For the autoregressive process we cannot make a general statement. There exists sets of coefficients (e.g., p = 1, |a1| < 1) which define stationary processes and other which define non-stationary processes (e.g., p = 1, a1 = 1 such that we obtain a random walk again). Estimation Strategy Given data X1, . . . , Xn, we would like to estimate μX (t) and γX (s, t) (and later use this fit time series models to our data). As discussed in the ’Example - Estimation of Mean’, we need stationarity so that we can link μX (t) and γX (s, t) meaningful to averages. Definition - Sample Mean Definition 1.16 Given data X1,...,Xn, we call X n = μˆ X = n If we have stationary data, we have the sample mean. ̄1􏰄n 1􏰄n E(Xn)=n E(Xt)=n μX =μX. Sample Mean - Variance If we have stationary data, we have var(X ̄n ) = cov(􏰄Xt,􏰄Xt) = t=1 t=1 􏰄 γX(t1,t2) t1,t2=1 􏰄 γX(h) 􏰄 1{t1−t2=h} t1 ,t2 =1 γX (h)(n − |h|) γX(t1 −t2) 􏰄 (1− )γX(h). |h| n h=−n+1 n Sample Mean - Variance Explanation for 􏰃n γ(t1 − t2) = 􏰃n−1 (n − |h|)γ(h): t1 ,t2 =1 h=−n+1 Let 1 = (1,...,1) be a vector of n ones. Then cov(􏰄Xt,􏰄Xt) = cov(1⊤(X1,...,Xt)⊤,1⊤(X1,...,Xt)⊤) γ(1,1) γ(1,2) ... γ(1,n) ⊤ γ(1,2) γ(2,2) ... γ(2,n) =1. .. .. .1 .... γ(1,n) ... ... γ(n,n)  γ(0) γ(1) ... γ(n−1) ⊤ γ(1) γ(0) ... γ(n−2) =1. .... .1 .... γ(n − 1) . . . . . . γ(0) Sample Mean - Variance - Remark We obtain the variance √ n−1 |h| var(nX ̄n)= 􏰄(1−n)γX(h). For comparison, in the white noise case with variance σε2, we would obtain var(√nX ̄n) = γ(0) = σε2. Depending on the dependence structure, 􏰃n−1 (1 − |h| )γX (h) can be larger or smaller than σε2.3 In any case, we need to take this into account if we construct confidence intervals for the sample mean. Under stationarity, we have that X ̄n is approximately normally distributed with standard deviation 􏰀1 n−1 |h| 􏰁1/2 σX ̄n= 􏰄(1−)γX(h) (1 − |h| )γX (h) since it is not straightforward. n . 3We will discuss later how to estimate 􏰃n−1 h=−n+1 Definition - Sample Autocovariance Function Definition 1.17 Given data X1, . . . , Xn, the sample autocovariance function is defined as γˆX(h)= 􏰄(Xt+h−X ̄n)(Xt−X ̄n), for h = 0, . . . , n − 1 and with γˆX (h) = γˆX (−h). For h > n − 1, we set γˆX (h) = 0.
The sample autocorrelation function is defined as
ρˆ X ( h ) = γˆ X ( h ) .
Note that in sum we have n − h summands but divide but n. If we would divide by n − h, we would the sample ACF would not be non-negative definite, a property the ACF has.
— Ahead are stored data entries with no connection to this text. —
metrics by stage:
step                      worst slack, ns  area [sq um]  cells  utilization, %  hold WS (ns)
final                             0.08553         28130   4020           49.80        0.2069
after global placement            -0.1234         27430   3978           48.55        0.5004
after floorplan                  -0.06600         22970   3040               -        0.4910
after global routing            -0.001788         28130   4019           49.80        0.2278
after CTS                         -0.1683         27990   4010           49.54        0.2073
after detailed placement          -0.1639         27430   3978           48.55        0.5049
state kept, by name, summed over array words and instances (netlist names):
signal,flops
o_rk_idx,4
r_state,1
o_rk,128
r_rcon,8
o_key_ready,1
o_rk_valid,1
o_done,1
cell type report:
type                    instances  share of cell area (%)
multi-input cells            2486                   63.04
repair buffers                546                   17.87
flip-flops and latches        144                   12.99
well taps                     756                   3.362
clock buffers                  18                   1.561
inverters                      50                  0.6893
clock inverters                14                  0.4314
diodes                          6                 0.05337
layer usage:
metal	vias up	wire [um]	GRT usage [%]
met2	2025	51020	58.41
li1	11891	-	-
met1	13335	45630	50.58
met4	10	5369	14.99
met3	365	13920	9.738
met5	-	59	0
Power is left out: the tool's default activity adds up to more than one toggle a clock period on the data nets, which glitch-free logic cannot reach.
Property – Sample Autocovariance Function
If our data is stationary, we have4
E[γˆX(h)]= n−|h|γX(h)+O(1).
Under stronger conditions, e.g., {Xt} is a linear processes and the white noise
possesses finite fourth moments, we have 5 γˆX(h)=γX(h)+OP(1/ n).
If {Xt} is an iid noise with finite fourth moments, the sample autocorrelation function ρˆX (h), for h = 1, . . . , H and any fixed H , is approximately normally distributed with zero mean and standard deviation given by
1 σ ρˆ X ( h ) = √ n .
4If we write for some (non-random) series {xn} xn = O(g(n)), it means that there exists some constant C > 0 such that x ≤ Cg(n) for any n, i.e., xn/g(n) is bounded.
5If we write for some random series {Xn} Xn = OP(g(n)), it means that there for any ε > 0 we find some constant M > 0 such that for any n P(Xn ≤ Mg(n)) ≥ 1 − ε, i.e. Xn/g(n) is bounded in probability.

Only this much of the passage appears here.